The input =
--- src/rtl/reply_rx_pkg.sv ---
package reply_rx_pkg;
  typedef enum logic [2:0] {
    RES_OK = 3'd0, RES_ABORT_ACK = 3'd1, RES_PROTO = 3'd2, RES_DEV_ERR = 3'd3,
    RES_NAK = 3'd4, RES_VENDOR = 3'd5, RES_TIMEOUT = 3'd6, RES_UNKNOWN = 3'd7
  } result_e;

  localparam int RD_BIT = 7;
  localparam int WR_BIT = 0;
  localparam logic [7:0] VER_BYTE    = 8'h01;
  localparam logic [7:0] CTL_DATA    = 8'h04;
  localparam logic [7:0] CTL_EXT     = 8'h10;
  localparam logic [7:0] CTL_EXT_ABT = 8'h18;
  localparam logic [7:0] CTL_ERROR   = 8'h20;
  localparam logic [7:0] NAK_BYTE    = 8'h15;
  localparam logic [7:0] VENDOR_MARK = 8'h80;
  localparam logic [15:0] VENDOR_LEN = 16'h6D00;
  localparam logic [15:0] INNER_HDR  = 16'd6;

  typedef struct packed {
    logic    rxStart;
    logic    hdrTake;
    logic    bodyTake;
    logic    pollTick;
    logic    grantSel;
    logic    abortSel;
    logic    sendTake;
    logic    pauseTick;
    logic    finish;
    result_e code;
  } dpCmd_t;

  typedef struct packed {
    logic       hdrLast;
    logic       bodyLast;
    logic       lenZero;
    logic       pollLast;
    logic       sendLast;
    logic       pauseLast;
    logic       grantFull;
    logic       verOk;
    logic       vendorHit;
    logic       nakByte;
    logic [7:0] ctl;
  } dpFlag_t;
endpackage

--- src/rtl/reply_rx_dp.sv ---
module reply_rx_dp
  import reply_rx_pkg::*;
#(
  parameter int MAX_POLLS    = 5000,
  parameter int MAX_GRANTS   = 50,
  parameter int PAUSE_CYCLES = 20
) (
  input  logic        clk,
  input  logic        rstN,
  input  dpCmd_t      cmd,
  input  logic [7:0]  rdByte,
  output dpFlag_t     flg,
  output logic [7:0]  wrByte,
  output logic        payValid,
  output logic [7:0]  payByte,
  output logic        done,
  output logic [2:0]  result,
  output logic [15:0] length
);
  localparam int POLL_W  = $clog2(MAX_POLLS + 1);
  localparam int GRANT_W = $clog2(MAX_GRANTS + 1);
  localparam int PAUSE_W = $clog2(PAUSE_CYCLES + 1);

  logic [15:0]        byteIdx, lenReg;
  logic [POLL_W-1:0]  pollCnt;
  logic [GRANT_W-1:0] grantCnt;
  logic [PAUSE_W-1:0] pauseCnt;
  logic [7:0]         ctlReg, body1;
  logic               verReg, frameAbort;

  always_ff @(posedge clk or negedge rstN) begin
    if (!rstN) begin
      byteIdx <= '0; lenReg <= '0; pollCnt <= '0; grantCnt <= '0; pauseCnt <= '0;
      ctlReg <= '0; body1 <= '0; verReg <= 1'b0; frameAbort <= 1'b0;
      payValid <= 1'b0; payByte <= '0; done <= 1'b0; result <= '0; length <= '0;
    end else begin
      payValid <= 1'b0;
      done     <= 1'b0;
      pollCnt  <= cmd.pollTick ? pollCnt + 1'b1 : '0;
      pauseCnt <= cmd.pauseTick ? pauseCnt + 1'b1 : '0;
      if (cmd.rxStart) begin
        byteIdx  <= '0;
        grantCnt <= '0;
      end
      if (cmd.hdrTake) begin
        byteIdx <= flg.hdrLast ? 16'd0 : byteIdx + 16'd1;
        case (byteIdx[1:0])
          2'd0:    verReg <= (rdByte == VER_BYTE);
          2'd1:    ctlReg <= rdByte;
          2'd2:    lenReg[15:8] <= rdByte;
          default: lenReg[7:0] <= rdByte;
        endcase
      end
      if (cmd.bodyTake) begin
        byteIdx <= byteIdx + 16'd1;
        if (byteIdx == 16'd1) body1 <= rdByte;
        if (byteIdx >= INNER_HDR) begin
          payValid <= 1'b1;
          payByte  <= rdByte;
        end
      end
      if (cmd.grantSel) begin
        grantCnt   <= grantCnt + 1'b1;
        frameAbort <= 1'b0;
      end
      if (cmd.abortSel) begin
        grantCnt   <= '0;
        frameAbort <= 1'b1;
      end
      if (cmd.sendTake) byteIdx <= flg.sendLast ? 16'd0 : byteIdx + 16'd1;
      if (cmd.finish) begin
        done   <= 1'b1;
        result <= cmd.code;
        length <= (cmd.code == RES_OK && lenReg > INNER_HDR) ? lenReg - INNER_HDR : 16'd0;
      end
    end
  end

  always_comb begin
    flg.hdrLast   = (byteIdx == 16'd3);
    flg.bodyLast  = (byteIdx == lenReg - 16'd1);
    flg.lenZero   = (lenReg == 16'd0);
    flg.pollLast  = (pollCnt == POLL_W'(MAX_POLLS - 1));
    flg.sendLast  = (byteIdx == 16'd3);
    flg.pauseLast = (pauseCnt == PAUSE_W'(PAUSE_CYCLES - 1));
    flg.grantFull = (grantCnt == GRANT_W'(MAX_GRANTS));
    flg.verOk     = verReg;
    flg.vendorHit = (lenReg == VENDOR_LEN) && (body1 == VENDOR_MARK);
    flg.nakByte   = (rdByte == NAK_BYTE);
    flg.ctl       = ctlReg;
    case (byteIdx[1:0])
      2'd0:    wrByte = VER_BYTE;
      2'd1:    wrByte = frameAbort ? CTL_EXT_ABT : CTL_EXT;
      default: wrByte = 8'h00;
    endcase
  end

  p_poll_bound_r10: assert property (@(posedge clk) disable iff (!rstN)
    pollCnt <= POLL_W'(MAX_POLLS - 1));
  p_grant_bound_r5: assert property (@(posedge clk) disable iff (!rstN)
    grantCnt <= GRANT_W'(MAX_GRANTS));
  p_done_pulse_r7: assert property (@(posedge clk) disable iff (!rstN)
    done |=> !done);
  p_pay_len_r3: assert property (@(posedge clk) disable iff (!rstN)
    payValid |-> (lenReg > INNER_HDR));
endmodule

--- src/rtl/reply_rx_ctl.sv ---
module reply_rx_ctl
  import reply_rx_pkg::*;
(
  input  logic    clk,
  input  logic    rstN,
  input  logic    start,
  input  logic    rdReady,
  input  logic    wrReady,
  input  logic    doneIn,
  input  dpFlag_t flg,
  output dpCmd_t  cmd,
  output logic    rdStrobe,
  output logic    wrStrobe,
  output logic    busy
);
  typedef enum logic [2:0] {S_IDLE, S_HDR, S_DISP, S_BODY, S_ERRB, S_SEND, S_PAUSE} state_e;
  state_e st, nxt;

  always_ff @(posedge clk or negedge rstN) begin
    if (!rstN) st <= S_IDLE;
    else       st <= nxt;
  end

  assign busy = (st != S_IDLE);

  always_comb begin
    cmd      = '0;
    nxt      = st;
    rdStrobe = 1'b0;
    wrStrobe = 1'b0;
    case (st)
      S_IDLE: if (start) begin
        cmd.rxStart = 1'b1;
        nxt = S_HDR;
      end
      S_HDR, S_BODY, S_ERRB: begin
        if (rdReady) begin
          rdStrobe = 1'b1;
          if (st == S_HDR) begin
            cmd.hdrTake = 1'b1;
            if (flg.hdrLast) nxt = S_DISP;
          end else if (st == S_BODY) begin
            cmd.bodyTake = 1'b1;
            if (flg.bodyLast) begin
              cmd.finish = 1'b1;
              cmd.code   = flg.vendorHit ? RES_VENDOR : RES_OK;
              nxt = S_IDLE;
            end
          end else begin
            cmd.finish = 1'b1;
            cmd.code   = flg.nakByte ? RES_NAK : RES_DEV_ERR;
            nxt = S_IDLE;
          end
        end else if (flg.pollLast) begin
          cmd.finish = 1'b1;
          cmd.code   = RES_TIMEOUT;
          nxt = S_IDLE;
        end else begin
          cmd.pollTick = 1'b1;
        end
      end
      S_DISP: begin
        if (!flg.verOk) begin
          cmd.finish = 1'b1; cmd.code = RES_PROTO; nxt = S_IDLE;
        end else begin
          case (flg.ctl)
            CTL_DATA: if (flg.lenZero) begin
              cmd.finish = 1'b1; cmd.code = RES_OK; nxt = S_IDLE;
            end else nxt = S_BODY;
            CTL_EXT: begin
              if (flg.grantFull) cmd.abortSel = 1'b1;
              else               cmd.grantSel = 1'b1;
              nxt = S_SEND;
            end
            CTL_EXT_ABT: begin
              cmd.finish = 1'b1; cmd.code = RES_ABORT_ACK; nxt = S_IDLE;
            end
            CTL_ERROR: nxt = S_ERRB;
            default: begin
              cmd.finish = 1'b1; cmd.code = RES_UNKNOWN; nxt = S_IDLE;
            end
          endcase
        end
      end
      S_SEND: begin
        if (wrReady) begin
          wrStrobe     = 1'b1;
          cmd.sendTake = 1'b1;
          if (flg.sendLast) nxt = S_PAUSE;
        end else if (flg.pollLast) begin
          cmd.finish = 1'b1; cmd.code = RES_TIMEOUT; nxt = S_IDLE;
        end else begin
          cmd.pollTick = 1'b1;
        end
      end
      S_PAUSE: begin
        cmd.pauseTick = 1'b1;
        if (flg.pauseLast) nxt = S_HDR;
      end
      default: nxt = S_IDLE;
    endcase
  end

  p_done_idle_r3: assert property (@(posedge clk) disable iff (!rstN)
    doneIn |-> !busy);
  p_busy_start_r1: assert property (@(posedge clk) disable iff (!rstN)
    $rose(busy) |-> $past(start));
endmodule

--- src/rtl/reply_rx.sv ---
module reply_rx
  import reply_rx_pkg::*;
#(
  parameter int MAX_POLLS    = 5000,
  parameter int MAX_GRANTS   = 50,
  parameter int PAUSE_CYCLES = 20
) (
  input  logic        clk,
  input  logic        rstN,
  input  logic        start,
  input  logic [7:0]  devStat,
  input  logic [7:0]  rdByte,
  output logic        rdStrobe,
  output logic        wrStrobe,
  output logic [7:0]  wrByte,
  output logic        payValid,
  output logic [7:0]  payByte,
  output logic        done,
  output logic [2:0]  result,
  output logic [15:0] length,
  output logic        busy
);
  dpCmd_t  cmd;
  dpFlag_t flg;

  reply_rx_ctl u_ctl (
    .clk(clk), .rstN(rstN), .start(start),
    .rdReady(devStat[RD_BIT]), .wrReady(devStat[WR_BIT]), .doneIn(done),
    .flg(flg), .cmd(cmd), .rdStrobe(rdStrobe), .wrStrobe(wrStrobe), .busy(busy)
  );

  reply_rx_dp #(
    .MAX_POLLS(MAX_POLLS), .MAX_GRANTS(MAX_GRANTS), .PAUSE_CYCLES(PAUSE_CYCLES)
  ) u_dp (
    .clk(clk), .rstN(rstN), .cmd(cmd), .rdByte(rdByte), .flg(flg),
    .wrByte(wrByte), .payValid(payValid), .payByte(payByte),
    .done(done), .result(result), .length(length)
  );
endmodule

--- config.mk ---
export PLATFORM = sky130hd
export DESIGN_NAME = reply_rx
export DESIGN_NICKNAME = d
export VERILOG_FILES = /design/src/rtl/reply_rx_pkg.sv /design/src/rtl/reply_rx_dp.sv /design/src/rtl/reply_rx_ctl.sv /design/src/rtl/reply_rx.sv
export SDC_FILE = /design/constraint.sdc
export NUM_CORES = 1
export LEC_CHECK = 0
export BUFFER_PORTS_ARGS = -buffer_cell sky130_fd_sc_hd__buf_2
export CAP_MARGIN = 10
export CORE_ASPECT_RATIO = 0.8
export CORE_MARGIN = 5
export CORE_UTILIZATION = 47
export CTS_CLUSTER_DIAMETER = 200
export DETAILED_ROUTE_END_ITERATION = 6
export PLACE_DENSITY = 0.71
export SYNTH_ARGS = -nofsm -noshare
export SYNTH_HDL_FRONTEND = slang
export SYNTH_SLANG_ARGS = --single-unit
--- constraint.sdc ---
create_clock -name clk -period 3.1 [get_ports clk]
set_input_delay 0.31 -clock clk [delete_from_list [all_inputs] [get_ports clk]]
set_output_delay 0.31 -clock clk [all_outputs]
set_load 0.05 [all_outputs]
==> qor.csv <==
stage,metric,value,unit
power,leakage,0.00300,uW
timing,worst_slew_pin_slew,0.762,ns
placement,io_buffers,47,
logic_synthesis,synth_common_cells,"106 x dfrtp_1, 63 x nor2_1, 40 x mux2_2",
logic_synthesis,yosysMostFrequentCell,dfrtp_1,
die,initial_core_util,47.4,%
logic_synthesis,synth_edf_count,0,
placement,hpwl,10500,um
logic_synthesis,synth.top_cell.area_share,43.9,%
detailed_routing,drtIter0Drc,325,
worst_setup_path,crit_required,3.31,ns
die,rows,37,
layout,multi_input_area,3110,um2
logic_synthesis,ys_types,67,
layout,fin_nets,690,
timing,max_slew_margin,49.2,%
clock_tree,ctsResizeCount,0,
run_status,status,"finished, final reports clean",
detailed_routing,wirelength,14000,um
detailed_routing,dr_total_vias,4710,
detailed_routing,vias_per_cell,5.64,
layout,area_growth,12.9,%
layout,final_area,6810,um2
grt,grt_use_total,19.2,%
layout,regArea,2650,um2
timing,setup_viol,0,
timing,rsz0062_at_grt,no,
power,sequentialPowerShare,34.8,%
detailed_routing,drtAntennaViolNets,0,
worst_setup_path,cp-end-kind,flip-flop,
clock_tree,postCtsSetupRepairBufs,0,
clock_tree,cts.sinks,106,
logic_synthesis,ys.flop_type,dfrtp_1,
clock_tree,cts_made_buffers,9,
grt,grt_start_max_net_pins,60,
logic_synthesis,syn_area_per_cell,9.91,um2
timing,min_period_over_period,95.2,%
layout,fillCellCount,1158,
logic_synthesis,synth-async-reset-ratio,100,%
timing,clock_skew,0.00985,ns
logic_synthesis,synth_top_cell_by_area,dfrtp_1,
grt,overflow,0,
clock_tree,clk_latency,0.35,ns
grt,antenna_found_initial,0,
grt,grt_pass1_wl,23700,um
timing,hold_viol_final,0,
clock_tree,cts_buffer_depth,2,
die,die_y,111,um
power,power_frac_clock,16.9,%
worst_setup_path,crit_fanout,17,
detailed_routing,dr.pass1.iters,5,
power,comb_power_share,48.2,%
timing,period_needed,2.95,ns
power,powerDensity,952,nW/um2
clock_tree,h-tree-depth,3,
worst_setup_path,path_cells,"or4_4, nor3_2, nand2_1, nor4_1, nand4_1, a22oi_4, buf_12, o32ai_1",
logic_synthesis,ys_seq_elements,106,
power,peakVddDrop,0.000597,V
clock_tree,tritoncts,built,
placement,place_congestion,0.908,
timing,final.setup.tns,0,ns
clock_tree,cts-root-buf,clkbuf_16,
clock_tree,ctsHoldBuffers,0,
worst_setup_path,arrival,3.16,ns
power,power.internal,3560,uW
worst_setup_path,critPathLaunchType,flip-flop,
timing,report.final.slew_viol_count,0,
min_path,worstHoldPathType,input pin to async pin,
grt,grt_pass1_vias,4603,
worst_setup_path,cpPeakStageDelay,0.64,ns
die,die_x,137,um
logic_synthesis,synthCells,609,
placement,placed_cell_area,6520,um2
detailed_routing,drc,0,
die,core_region_area,12700,um2
logic_synthesis,yosysWarningCount,0,
power,swShare,45.2,%
logic_synthesis,ys_top_cells_by_area,"dfrtp_1 44%, mux2_2 7.5%, xnor2_1 4.5%",
logic_synthesis,syn_area,6040,um2
worst_setup_path,cp_slowest_cell,or4_4,
timing,max_freq,339,MHz
detailed_routing,wire_per_inst,16.8,um
die,die_area,15200,um2
clock_tree,path_clk_slew,0.07,ns
layout,diodes,0,
worst_setup_path,worstSetupPathType,flip-flop to flip-flop,
layout,drive_above_1_share,21.2,%
power,p_switching,2930,uW
die,io_pins,59,
flow_run,cap_violations,0,
logic_synthesis,ys_seq_area_share,43.9,%
[layout make-up]
type | count | share of cell area [%]
Sequential cell | 106 | 38.9
Multi-Input combinational cell | 438 | 45.6
Clock inverter | 5 | 0.679
Timing Repair Buffer | 66 | 6.13
Clock buffer | 10 | 3.51
Tap cell | 175 | 3.21
Inverter | 35 | 1.93
[stage by stage]
stage,setup slack (ns),total power [uW],hold slack [ns],std cells,utilization (%)
6_report,0.150,6490,0.0391,835,53.5
5_1_grt,0.0129,6910,0.114,835,53.5
4_1_cts,0.177,6510,0.0679,835,53.5
3_5_place_dp,0.188,5380,0.443,820,51.2
3_3_place_gp,0.254,5300,0.435,820,51.2
2_1_floorplan,0.504,4520,0.0144,613,-
[power by group through the flow]
stage	registers, uW	logic, uW	clock network (uW)
detailed placement	2270	3110	0
global route	2320	3380	1210
global placement	2240	3060	0
finish	2260	3130	1100
CTS	2240	3120	1140
floorplan	2510	2010	0
[per-layer routing]
metal	vias to the layer above	part of all wire (%)	GRT usage, %	routed length [um]
met5	-	0	0	0
met4	0	0.95	4.10	133
met3	13	5.5	4.65	764
met2	131	46	28.9	6380
met1	2333	48	28.4	6730
li1	2233	-	-	-
[kinds of logic after synthesis]
| group | Yosys count | share of synthesized area (%) |
|---|---|---|
| simple gates | 224 | 19.9 |
| flops | 106 | 43.9 |
| compound gates | 95 | 12.0 |
| buf+inv | 69 | 4.95 |
| xor+xnor | 58 | 8.42 |
| mux | 41 | 7.63 |
| fa+ha+maj | 15 | 3.11 |
| other cells | 1 | 0.0621 |
[sequential cells by signal (all words and copies together), names as in the netlist]
signal           cells
u_dp.ctlReg          8
u_dp.verReg          1
u_dp.lenReg         16
u_dp.done            1
u_dp.byteIdx        16
u_dp.frameAbort      1
u_dp.payValid        1
u_dp.body1           8
u_dp.length         16
u_ctl.st             3
u_dp.grantCnt        6
u_dp.pauseCnt        5
u_dp.pollCnt        13
u_dp.result          3
u_dp.payByte         8
[path summary, 6_finish.rpt]
path | from | end | slack [ns] | cells after the start
setup reg to reg | u_dp.lenReg[3]$_DFFE_PN0P_ | u_dp.length[4]$_DFFE_PN0P_ | 0.15 | 8
min in group clk | rdByte[1] | u_dp.lenReg[1]$_DFFE_PN0P_ | 0.30 | 2
hold reg to reg | u_dp.pauseCnt[0]$_DFF_PN0_ | u_dp.pauseCnt[0]$_DFF_PN0_ | 0.47 | 1
max in group asynchronous | rstN | u_dp.lenReg[14]$_DFFE_PN0P_ | 2.35 | 2
hold / removal | rstN | u_dp.grantCnt[2]$_DFFE_PN0P_ | 0.04 | 1
setup / recovery | u_dp.lenReg[3]$_DFFE_PN0P_ | u_dp.length[4]$_DFFE_PN0P_ | 0.15 | 8
[worst max-delay path: cells and delay by family, from the launching register on]
kind	cells	cell delay [ns]
flip-flops	1	0.59
AO/OA/AOI/OAI	2	0.36
buffers and inverters	1	0.18
AND/OR/NAND/NOR	5	1.69
[cells in the final DEF, fill, tap and decap left out, types with 6 or more instances in the layout]
cell,netlist,layout
a21oi_1,15,15
a31oi_1,6,6
and3_1,16,16
buf_2,5,46
buf_4,5,17
clkbuf_16,0,9
dfrtp_1,106,106
ha_1,15,15
inv_1,35,35
mux2_2,40,40
nand2_1,38,38
nand3_1,27,27
nand4_1,11,11
nor2_1,63,63
nor2b_1,10,10
nor3_1,10,10
nor4_1,9,9
o21ai_0,24,23
o31ai_1,6,6
o32ai_1,9,9
o32ai_2,7,7
xnor2_1,31,31
xor2_1,27,27
Note: power is estimated with default switching activity, not from simulation.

Required action =
Restate exactly the lines running from the line with "xor2_1,27,27" to the end of the entries above, both ends included.

Solution =
xor2_1,27,27
Note: power is estimated with default switching activity, not from simulation.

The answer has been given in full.